Carlos Garcia Ramirez
School of Music, BM
Project: In a project titled “Breaking borders, making bridges,” Carlos will increase awareness, knowledge, and understanding of Mexican music and culture in the borderlands.
Carlos Garcia is originally from the Yaqui tribe community in Sonora, Mexico, he was born and raised in Guaymas, Mexico. Carlos began his musical studies when he was 10 years old at Fray Ivo Toneck Arts Foundation in Guaymas. He became the principal bassoonist for The Young National Orchestra of Mexico (2009 – 2012). In 2012, he was a founding conductor of Orquesta Sinfonica Esperanza Azteca Sonora, he also conducted with famous cellist Carlos Prieto the Saint – Säenz cello concerto in A minor. Through 2012-2016, Carlos got the title of the youngest orchestra conductor of Mexico.

Dorthea Stephenson
School of Music, BM
Project: Dorthea’s research-based project, “Beyond Europe,” will catalyze conversations about how to diversify and decolonize standard music repertoire.
Dorthea Stephenson is currently in her fourth year of a Bachelor’s of Music Degree in Viola Performance at the University of Arizona Fred Fox School of Music, where she studies with Dr. Molly Gebrian.

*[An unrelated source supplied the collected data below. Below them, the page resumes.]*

==> exp/harbor <==
// breakout
module breakout(
    input logic clk,
    input logic right,
    input logic left,
    input logic reset,
    output logic [2:0] red,
    output logic [2:0] green,
    output logic [2:0] blue,
    output logic hsync,
    output logic vsync
    );
logic [9:0] xpos;
logic [9:0] ypos;
vga signal_generator_inst(clk, reset, hsync, vsync, xpos, ypos);
game game_inst(clk, xpos, ypos, right, left, reset, red, green, blue);                                                                  
endmodule
Settings: LEC_CHECK=0, ABC_AREA=1, CAP_MARGIN=0, CORE_MARGIN=2, CORE_UTILIZATION=72, CTS_CLUSTER_DIAMETER=344, GPL_ROUTABILITY_DRIVEN=0, MIN_ROUTING_LAYER=met1, PLACE_DENSITY_LB_ADDON=0.07, SLEW_MARGIN=20, TNS_END_PERCENT=90; clock period 3.94 ns.
run.sh (not shown) runs the stock make flow with config.mk's settings and CLKGATE_MAP_FILE=.
==> exp/tundra: changes against exp/harbor <==
CAP_MARGIN = 20   (was 0)
CORE_UTILIZATION = 65   (was 72)
CTS_CLUSTER_DIAMETER = unset   (was 344)
GPL_ROUTABILITY_DRIVEN = unset   (was 0)
MIN_ROUTING_LAYER = unset   (was met1)
PLACE_DENSITY_LB_ADDON = unset   (was 0.07)
TNS_END_PERCENT = unset   (was 90)
==> flow/constraint.sdc (replaced) <==
create_clock -name core_clock -period 4.68 [get_ports {clk}]
set_input_delay 0.9360 -clock core_clock [delete_from_list [all_inputs] [get_ports {clk}]]
set_output_delay 0.9360 -clock core_clock [all_outputs]
set_load 0.01 [all_outputs]
==> exp/willow: changes against exp/harbor <==
CTS_CLUSTER_DIAMETER = 343   (was 344)
CTS_CLUSTER_SIZE = 100   (was unset)
MIN_ROUTING_LAYER = unset   (was met1)
SETUP_SLACK_MARGIN = 1.04   (was unset)
TNS_END_PERCENT = 60   (was 90)
==> flow/constraint.sdc (replaced) <==
create_clock -name core_clock -period 3.6 [get_ports {clk}]
set_input_delay 0.7200 -clock core_clock [delete_from_list [all_inputs] [get_ports {clk}]]
set_output_delay 0.7200 -clock core_clock [all_outputs]
set_load 0.01 [all_outputs]
==> comparison table <==
Fraction of area in clock buffers and inverters: exp/tundra 4.97%; exp/harbor 4.67%; exp/willow 4.39%
Crit share post-route: exp/tundra 94.3%; exp/harbor 104%; exp/willow 111%
Number of gates on the worst path with buffers counted: exp/tundra 21; exp/harbor 20; exp/willow 21
Total track usage: exp/tundra 36.3%; exp/harbor 40.8%; exp/willow 44.2%
Met3 Routed Length: exp/tundra 3.28 mm; exp/harbor 4.12 mm; exp/willow 5.43 mm
Post-route worst hold slack: exp/tundra 0.448 ns; exp/harbor 0.445 ns; exp/willow 0.441 ns
Number of post-CTS setup repair buffers: exp/tundra 0; exp/harbor 5; exp/willow 5
Data arrival time at the worst-slack endpoint: exp/tundra 3.48 ns; exp/harbor 3.31 ns; exp/willow 3.29 ns
Leakage Power: exp/tundra 5.83 nW; exp/harbor 6.08 nW; exp/willow 6.58 nW
Total internal power: exp/tundra 2.25 mW; exp/harbor 2.66 mW; exp/willow 3.16 mW
Via density per instance: exp/tundra 5.97; exp/harbor 6.33; exp/willow 6.57
Via count of the first global-routing pass: exp/tundra 10483; exp/harbor 11151; exp/willow 12041
Area post-placement: exp/tundra 0.0115 mm^2; exp/harbor 0.0118 mm^2; exp/willow 0.0123 mm^2
Endpoint with the worst hold slack: exp/tundra game_inst.brick_alive72; exp/harbor game_inst.brick_alive61; exp/willow game_inst.brick_alive70
Clock latency on the worst-skew pair: exp/tundra 0.45 ns; exp/harbor 0.44 ns; exp/willow 0.44 ns
Initial Util: exp/tundra 65.7%; exp/harbor 73.7%; exp/willow 73.7%
Register-to-Register Path Depth: exp/tundra 20; exp/harbor 19; exp/willow 23
Post-route insts no fill: exp/tundra 1942; exp/harbor 1953; exp/willow 2014
Status: exp/tundra no timing/DRC/antenna violations; exp/harbor complete, but fails checks; exp/willow complete, but fails checks
Violated checks: exp/tundra -; exp/harbor negative setup slack; exp/willow negative setup slack
Chip height: exp/tundra 135 um; exp/harbor 129 um; exp/willow 129 um
Combinational-cell power consumption: exp/tundra 0.424 mW; exp/harbor 0.592 mW; exp/willow 0.903 mW
Post-DP HPWL: exp/tundra 23.9 mm; exp/harbor 23.4 mm; exp/willow 24.8 mm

An avid advocate for underrepresented voices in classical music, Dorthea was part of a team of musicians from across the country to develop a database for underrepresented composers who have written viola repertoire. The database is currently on the American Viola Society website, and has over 500 composers and nearly 1600 pieces.

Arianna Aquino
School of Dance, MFA
Project: Arianna’s DEI Dance Gatherings are intended to create safe empowering spaces for student expression.
Arianna Aquino graduated with her BFA in dance from CalArts and is expecting to receive her MFA in dance from the University of Arizona in 2023. Both of which she also studied theater. She has had a professional dance and acting performance career on and off Broadway, in film, and television. For ten years in Brooklyn, NY, Arianna built, directed, and taught a Title I high school dance program. She served as the Chair of the Arts Department and was the Arts Instructional Coach.

Joshua Barbre
School of Music, PhD
Project: Joshua’s project connects the local hip-hop community with the University by organizing events to teach students graffiti, rap, and breaking. This will dovetail with the Tucson Hip-Hop festival.

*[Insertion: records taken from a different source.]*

==> v3: inputs <==
// Circle_Area_Calculator
module Circle_Area_Calculator(clk, rst, radius, area);
  input wire clk, rst;
  input wire [31:0] radius;
  output reg [31:0] area;
  wire [31:0] Square_radius, Result;
  parameter Pi = 32'b01000000010010010000111111010000;
  FloatMultiplier_rounding FM0(.Multiplicand(radius), .Multiplier(radius), .Result(Square_radius));
  FloatMultiplier_rounding FM1(.Multiplicand(Square_radius), .Multiplier(Pi), .Result(Result));
  always @(posedge clk) begin
	if(rst) begin
		area[31:0] <= 1'b0;
	end else begin
		area[31:0] <= Result[31:0];
	end
  end
endmodule
clock: 16.2 ns
lec_check: 0
abc_area: 1
cap_margin: 5
core_aspect_ratio: 0.92
core_margin: 2
core_utilization: 72
cts_cluster_diameter: 140
setup_slack_margin: 1.43
slew_margin: 20
run.sh (not shown) runs the stock make flow with config.mk's settings and CLKGATE_MAP_FILE=.
==> v12 (differences from v3) <==
ABC_AREA = not set   (was 1)
CAP_MARGIN = 20   (was 5)
CORE_ASPECT_RATIO = not set   (was 0.92)
CORE_UTILIZATION = 32   (was 72)
CTS_CLUSTER_DIAMETER = not set   (was 140)
SETUP_SLACK_MARGIN = not set   (was 1.43)
==> flow/constraint.sdc (replaced) <==
create_clock -name core_clock -period 45.4 [get_ports {clk}]
set_input_delay 9.0800 -clock core_clock [delete_from_list [all_inputs] [get_ports {clk}]]
set_output_delay 9.0800 -clock core_clock [all_outputs]
set_load 0.01 [all_outputs]
==> v7 (differences from v3) <==
CAP_MARGIN = 20   (was 5)
CORE_ASPECT_RATIO = not set   (was 0.92)
CORE_UTILIZATION = 64   (was 72)
CTS_CLUSTER_DIAMETER = 58   (was 140)
MAX_ROUTING_LAYER = met4   (was not set)
SETUP_SLACK_MARGIN = not set   (was 1.43)
==> flow/constraint.sdc (replaced) <==
create_clock -name core_clock -period 24.5 [get_ports {clk}]
set_input_delay 4.9000 -clock core_clock [delete_from_list [all_inputs] [get_ports {clk}]]
set_output_delay 4.9000 -clock core_clock [all_outputs]
set_load 0.01 [all_outputs]
==> v19 (differences from v3) <==
ABC_AREA = not set   (was 1)
CAP_MARGIN = 20   (was 5)
CORE_ASPECT_RATIO = not set   (was 0.92)
CORE_UTILIZATION = 50   (was 72)
CTS_CLUSTER_DIAMETER = not set   (was 140)
SETUP_SLACK_MARGIN = not set   (was 1.43)
TNS_END_PERCENT = 5   (was not set)
==> flow/constraint.sdc (replaced) <==
create_clock -name core_clock -period 15.6 [get_ports {clk}]
set_input_delay 3.1200 -clock core_clock [delete_from_list [all_inputs] [get_ports {clk}]]
set_output_delay 3.1200 -clock core_clock [all_outputs]
set_load 0.01 [all_outputs]
==> reports/metrics.csv <==
stage;metric;value;unit
floorplanning;placementRows;93;
floorplanning;placeableCoreArea;0.0641;sq mm
placed_design;final_gp_congestion;0.949;
sta;timing.final.ws_setup;-9.19;ns
sta;setup_viol;31;
status;run_status;finished with violations;
status;check.faults;setup timing;
synth;synth.top_cells.by_count;ha_1, xnor2_1, a21oi_1, inv_1, nor2_1;
synth;synth_largest_type_area_fraction;0.244;
(the above is from v19)
==> reports/metrics.csv <==
stage;metric;value;unit
floorplanning;placeableCoreArea;0.0501;sq mm
synth;synth_area_per_cell;6.43;sq um
status;outcome.stop_stage;5_1_grt;
floorplanning;placementRows;82;
status;run_status;aborted with a tool error;
synth;synth.top_cells.by_count;inv_1, nand2_1, ha_1, a21oi_1, xor2_1;
synth;yosys.cell_types.count;69;
synth;synth_largest_type_area_fraction;0.243;
(the above is from v7)
==> reports/metrics.csv <==
stage;metric;value;unit
sta;setup_viol;0;
sta;timing.final.ws_setup;8.58;ns
floorplanning;placeableCoreArea;0.100;sq mm
worst_hold_path;holdCritStartpoint;rst;
synth;synth_largest_type_area_fraction;0.244;
floorplanning;placementRows;116;
synth;synth.top_cells.by_count;ha_1, xnor2_1, a21oi_1, inv_1, nor2_1;
synth;ys_async_rst_share;0;
status;run_status;finished clean;
(the above is from v12)
==> reports/metrics.csv <==
stage;metric;value;unit
status;run_status;aborted with a tool error;
status;outcome.stop_stage;3_5_place_dp;
status;toolErrorMsg;[ERROR DPL-0038] Utilization greater than 100%, impossible to legalize;
placed_design;final_gp_congestion;0.968;
synth;synth.top_cells.by_count;inv_1, nand2_1, ha_1, a21oi_1, xor2_1;
floorplanning;placementRows;74;
synth;synth_largest_type_area_fraction;0.243;
floorplanning;placeableCoreArea;0.0444;sq mm
(the above is from v3)

---

==> run C: inputs <==
Starting RTL as in the previous note.
make LEC_CHECK=0 ABC_AREA=1 CAP_MARGIN=35 CORE_ASPECT_RATIO=0.5 CORE_MARGIN=2 CORE_UTILIZATION=72 CTS_CLUSTER_DIAMETER=346 CTS_CLUSTER_SIZE=97 HOLD_SLACK_MARGIN=0.29 PLACE_DENSITY=0.37 SETUP_SLACK_MARGIN=-1.44 SLEW_MARGIN=20 TNS_END_PERCENT=15 finish   # period 17.9 ns
==> run X (differences from run C) <==
==> flow/config.mk (replaced) <==
export PLATFORM = sky130hd
export DESIGN_NAME = Circle_Area_Calculator
export DESIGN_NICKNAME = Circle_Area_Calculator
export VERILOG_FILES = /design/flow/design.v
export SDC_FILE = /design/flow/constraint.sdc
export NUM_CORES = 4
export LEC_CHECK = 0
export ABC_AREA = 1
export CAP_MARGIN = 20
export CORE_MARGIN = 2
export CORE_UTILIZATION = 68
export SLEW_MARGIN = 20
export TNS_END_PERCENT = 5
==> flow/constraint.sdc (replaced) <==
create_clock -name core_clock -period 24.5 [get_ports {clk}]
set_input_delay 4.9000 -clock core_clock [delete_from_list [all_inputs] [get_ports {clk}]]
set_output_delay 4.9000 -clock core_clock [all_outputs]
set_load 0.01 [all_outputs]
==> notes.md <==
yosys + openroad results -> row cnt=80, met3 GRT Util=0.722, simple share=0.206, Adder Share, Synth=0.307, Die X=222 um, Inserted Clock Buffers=5, status=aborted with a tool error, CTS Root Cell=clkbuf_16, GPL Wtd Cong=0.957, Die ar.=49500 um2, # H-tree levels=2, Post-Syn Area=32400 um2, CORE AREA=47400 um2, Stopped at=5_1_grt, top area contributor share=0.243, Run Error=[ERROR GRT-0232] Routing congestion too high. Check the congestion heatmap in the GUI., FP Core Util=0.683, die height=222 um, dominant synthesized flop cell=dfxtp_1
Source of the figures above: run X

==> notes.md <==
yosys + openroad results -> Stopped at=3_5_place_dp, top area contributor share=0.243, simple share=0.206, Die X=304 um, Run Error=[ERROR DPL-0038] Utilization greater than 100%, impossible to legalize, Post-Syn Area=32400 um2, GPL Wtd Cong=0.981, Die ar.=46900 um2, Adder Share, Synth=0.307, status=aborted with a tool error, CORE AREA=44000 um2, die height=154 um, FP Core Util=0.737
Source of the figures above: run C


---

==> yarrow <==
Starting RTL as in the previous note.
Settings: LEC_CHECK=0, ABC_AREA=1, CAP_MARGIN=20, CORE_ASPECT_RATIO=0.92, CORE_MARGIN=2, CORE_UTILIZATION=72, CTS_CLUSTER_DIAMETER=197, CTS_CLUSTER_SIZE=98, PLACE_DENSITY=0.39, SLEW_MARGIN=20, TNS_END_PERCENT=20; clock period 32.0 ns.
==> quartz (differences from yarrow) <==
==> flow/config.mk (replaced) <==
export PLATFORM = sky130hd
export DESIGN_NAME = Circle_Area_Calculator
export DESIGN_NICKNAME = Circle_Area_Calculator
export VERILOG_FILES = /design/flow/design.v
export SDC_FILE = /design/flow/constraint.sdc
export NUM_CORES = 4
export LEC_CHECK = 0
export CAP_MARGIN = 20
export CORE_MARGIN = 2
export CORE_UTILIZATION = 40
export SETUP_SLACK_MARGIN = 2.34
export SLEW_MARGIN = 20
==> flow/constraint.sdc (replaced) <==
create_clock -name core_clock -period 29.0 [get_ports {clk}]
set_input_delay 5.8000 -clock core_clock [delete_from_list [all_inputs] [get_ports {clk}]]
set_output_delay 5.8000 -clock core_clock [all_outputs]
set_load 0.01 [all_outputs]
==> results <==
- Count of clock-buffer cells in the layout is the same in quartz and yarrow.
- Against yarrow, the global-route usage of quartz is lower by 12 points.
- Synthesized area: yarrow is larger than quartz (about 0.54%).
- Sequential cell count is the same in yarrow and quartz.

---

==> 04-09: inputs <==
Circle_Area_Calculator again, from the RTL that the note above started with.
==> flow/config.mk <==
export PLATFORM = sky130hd
export DESIGN_NAME = Circle_Area_Calculator
export DESIGN_NICKNAME = Circle_Area_Calculator
export VERILOG_FILES = /design/flow/design.v
export SDC_FILE = /design/flow/constraint.sdc
export NUM_CORES = 4
export LEC_CHECK = 0
export ABC_AREA = 1
export CAP_MARGIN = 0
export CORE_ASPECT_RATIO = 0.92
export CORE_MARGIN = 2
export CORE_UTILIZATION = 72
export CTS_CLUSTER_DIAMETER = 197
export CTS_CLUSTER_SIZE = 98
export PLACE_DENSITY = 0.39
export SLEW_MARGIN = 20
export TNS_END_PERCENT = 20
==> flow/constraint.sdc <==
create_clock -name core_clock -period 30.4 [get_ports {clk}]
set_input_delay 6.0800 -clock core_clock [delete_from_list [all_inputs] [get_ports {clk}]]
set_output_delay 6.0800 -clock core_clock [all_outputs]
set_load 0.01 [all_outputs]
==> 06-14: changes against 04-09 <==
CAP_MARGIN = 20   (was 0)
CORE_ASPECT_RATIO = unset   (was 0.92)
CORE_UTILIZATION = 49   (was 72)
CTS_CLUSTER_DIAMETER = 59   (was 197)
CTS_CLUSTER_SIZE = 15   (was 98)
PLACE_DENSITY = unset   (was 0.39)
TNS_END_PERCENT = unset   (was 20)
==> flow/constraint.sdc (replaced) <==
create_clock -name core_clock -period 30.0 [get_ports {clk}]
set_input_delay 6.0000 -clock core_clock [delete_from_list [all_inputs] [get_ports {clk}]]
set_output_delay 6.0000 -clock core_clock [all_outputs]
set_load 0.01 [all_outputs]
==> results_tabular.tex <==
% Auto-generated results table
\begin{tabular}{lr}
\hline
Metric & Value \\
\hline
\multicolumn{2}{l}{\textbf{Final layout}} \\
Number of non-clock buffers in the layout & 110 \\
Multi-input gate share of the layout cell area & 0.806 \\
Portion of the layout cell area used by clock cells & 0.00511 \\
\multicolumn{2}{l}{\textbf{Routing}} \\
Average detailed-routed wire length per instance & 14.0 um \\
Sum of met2 wire segment lengths after detailed routing & 34800 um \\
\multicolumn{2}{l}{\textbf{Flow run}} \\
Number of warnings the tools reported & 32 \\
\multicolumn{2}{l}{\textbf{Status}} \\
Result of the run & complete, no violations \\
\multicolumn{2}{l}{\textbf{GRT}} \\
Grt met3 use & 0.0215 \\
\hline
\end{tabular}
(the above is from 04-09)
==> results_tabular.tex <==
% Auto-generated results table
\begin{tabular}{lr}
\hline
Metric & Value \\
\hline
\multicolumn{2}{l}{\textbf{Routing}} \\
Sum of met2 wire segment lengths after detailed routing & 37100 um \\
Average detailed-routed wire length per instance & 13.7 um \\
\multicolumn{2}{l}{\textbf{Status}} \\
Result of the run & complete, no violations \\
\multicolumn{2}{l}{\textbf{GRT}} \\
Grt met3 use & 0.0142 \\
\multicolumn{2}{l}{\textbf{Final layout}} \\
Portion of the layout cell area used by clock cells & 0.00415 \\
Multi-input gate share of the layout cell area & 0.794 \\
\multicolumn{2}{l}{\textbf{Flow run}} \\
Number of warnings the tools reported & 30 \\
\hline
\end{tabular}
(the above is from 06-14)

---

==> inputs of lagoon <==
Starting RTL as in the previous note.
export LEC_CHECK = 0
export ABC_AREA = 0
export CAP_MARGIN = 30
export CELL_PAD_IN_SITES_DETAIL_PLACEMENT = 1
export CELL_PAD_IN_SITES_GLOBAL_PLACEMENT = 2
export CORE_ASPECT_RATIO = 0.79
export CORE_MARGIN = 2
export CORE_UTILIZATION = 27
export CTS_CLUSTER_SIZE = 82
export GPL_TIMING_DRIVEN = 0
export HOLD_SLACK_MARGIN = 0.07
export PLACE_DENSITY_LB_ADDON = 0.11
export SETUP_SLACK_MARGIN = -0.45
export SLEW_MARGIN = 15
create_clock -name core_clock -period 20.2 [get_ports {clk}]
==> sierra (differences from lagoon) <==
--- a/flow/config.mk
+++ b/flow/config.mk
@@ -8,13 +8,17 @@
 export ABC_AREA = 0
 export CAP_MARGIN = 30
 export CELL_PAD_IN_SITES_DETAIL_PLACEMENT = 1
-export CELL_PAD_IN_SITES_GLOBAL_PLACEMENT = 2
+export CELL_PAD_IN_SITES_GLOBAL_PLACEMENT = 1
 export CORE_ASPECT_RATIO = 0.79
 export CORE_MARGIN = 2
 export CORE_UTILIZATION = 27
-export CTS_CLUSTER_SIZE = 82
+export CTS_CLUSTER_DIAMETER = 74
+export CTS_CLUSTER_SIZE = 14
 export GPL_TIMING_DRIVEN = 0
 export HOLD_SLACK_MARGIN = 0.07
-export PLACE_DENSITY_LB_ADDON = 0.11
+export MAX_ROUTING_LAYER = met5
+export MIN_ROUTING_LAYER = met2
+export PLACE_DENSITY_LB_ADDON = 0.09
 export SETUP_SLACK_MARGIN = -0.45
 export SLEW_MARGIN = 15
+export TNS_END_PERCENT = 25
==> flow/constraint.sdc (replaced) <==
create_clock -name core_clock -period 38.0 [get_ports {clk}]
set_input_delay 7.6000 -clock core_clock [delete_from_list [all_inputs] [get_ports {clk}]]
set_output_delay 7.6000 -clock core_clock [all_outputs]
set_load 0.01 [all_outputs]
==> violet (differences from lagoon) <==
==> flow/config.mk (replaced) <==
export PLATFORM = sky130hd
export DESIGN_NAME = Circle_Area_Calculator
export DESIGN_NICKNAME = Circle_Area_Calculator
export VERILOG_FILES = /design/flow/design.v
export SDC_FILE = /design/flow/constraint.sdc
export NUM_CORES = 4
export LEC_CHECK = 0
export ABC_AREA = 1
export CAP_MARGIN = 20
export CORE_MARGIN = 2
export CORE_UTILIZATION = 72
export SLEW_MARGIN = 20
==> flow/constraint.sdc (replaced) <==
create_clock -name core_clock -period 17.2 [get_ports {clk}]
set_input_delay 3.4400 -clock core_clock [delete_from_list [all_inputs] [get_ports {clk}]]
set_output_delay 3.4400 -clock core_clock [all_outputs]
set_load 0.01 [all_outputs]
==> summary of the runs <==
- In die size, lagoon and sierra do not differ.
- Count of clock-buffer cells in the layout is the same in sierra and lagoon.
- In area after synthesis, sierra and lagoon do not differ.
- Flip-flop count is the same in lagoon and sierra.
- sierra passed the timing, design-rule and antenna checks. violet stopped in detailed placement (3_5_place_dp). lagoon finished but fails on negative setup slack.

---

==> v35 <==
Circle_Area_Calculator again, from the RTL that the note above started with.
export LEC_CHECK = 0
export CAP_MARGIN = 20
export CELL_PAD_IN_SITES_DETAIL_PLACEMENT = 2
export CORE_MARGIN = 3
export CORE_UTILIZATION = 40
export CTS_CLUSTER_SIZE = 20
export HOLD_SLACK_MARGIN = 0.14
export PLACE_DENSITY_LB_ADDON = 0.05
export SLEW_MARGIN = 20
create_clock -name core_clock -period 30.0 [get_ports {clk}]
==> v33: changes against v35 <==
Settings changed: CELL_PAD_IN_SITES_DETAIL_PLACEMENT 2 to unset, CORE_MARGIN 3 to 2, CORE_UTILIZATION 40 to 68, CTS_CLUSTER_SIZE 20 to unset, HOLD_SLACK_MARGIN 0.14 to unset, PLACE_DENSITY_LB_ADDON 0.05 to unset, SETUP_SLACK_MARGIN set to -2.0, TNS_END_PERCENT set to 10.
==> v22: changes against v35 <==
Settings changed: CELL_PAD_IN_SITES_DETAIL_PLACEMENT 2 to unset, CORE_MARGIN 3 to 2, CORE_UTILIZATION 40 to 65, CTS_CLUSTER_SIZE 20 to unset, HOLD_SLACK_MARGIN 0.14 to unset, MAX_ROUTING_LAYER set to met4, PLACE_DENSITY_LB_ADDON 0.05 to unset.
==> flow/constraint.sdc (replaced) <==
create_clock -name core_clock -period 26.9 [get_ports {clk}]
set_input_delay 5.3800 -clock core_clock [delete_from_list [all_inputs] [get_ports {clk}]]
set_output_delay 5.3800 -clock core_clock [all_outputs]
set_load 0.01 [all_outputs]
==> v4: changes against v35 <==
Settings changed: ABC_AREA set to 0, CELL_PAD_IN_SITES_DETAIL_PLACEMENT 2 to unset, CORE_MARGIN 3 to 2, CORE_UTILIZATION 40 to 49, CTS_CLUSTER_DIAMETER set to 80, CTS_CLUSTER_SIZE 20 to 15, HOLD_SLACK_MARGIN 0.14 to unset, PLACE_DENSITY_LB_ADDON 0.05 to unset.
==> comparison table <==
metric                                                             v33                         v22                          v4             v35
Run status                                             failed layout checks        failed layout checks    timing/DRC/antenna clean  did not finish
Failing step                                                         -                           -                           -  global routing
Reasons for failing layout checks                         setup timing                setup timing                           -               -
Init Core Util                                                   69.1%                       65.9%                       49.2%           40.6%
Final-layout fill cell count                                     3,965                       2,974                       6,400               -
Critical path start-end classification      primary input to flip-flop  primary input to flip-flop  primary input to flip-flop               -
Fraction of area in non-clock buffers                            6.24%                       19.2%                       10.6%               -
Final period utilization                                          100%                        105%                       95.3%               -
Final total negative setup slack                            -0.0205 ns                   -12.12 ns                        0 ns               -
Tightest slew margin relative to the limit                       25.8%                       27.3%                       37.6%               -
Core Rows                                                           79                          81                          94             103
Hold EP                                                       area[25]                    area[16]                    area[30]               -
Drt first pass iters                                                16                           8                           5               -
Detailed route wirelength on metal2                          38,000 um                   49,600 um                   42,300 um               -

Joshua Barbre is a PhD student in musicology at the University of Arizona. His research interests include music of the United States, specifically hip-hop and music curriculum development. Currently his dissertation project is addressing the impact of breaking as an Olympic event in the 2024 Paris games for current dancers, calling into question what is the difference between dancer/artist/athlete and if current practitioners of hip-hop dance believe that breaking should be included in the Olympics.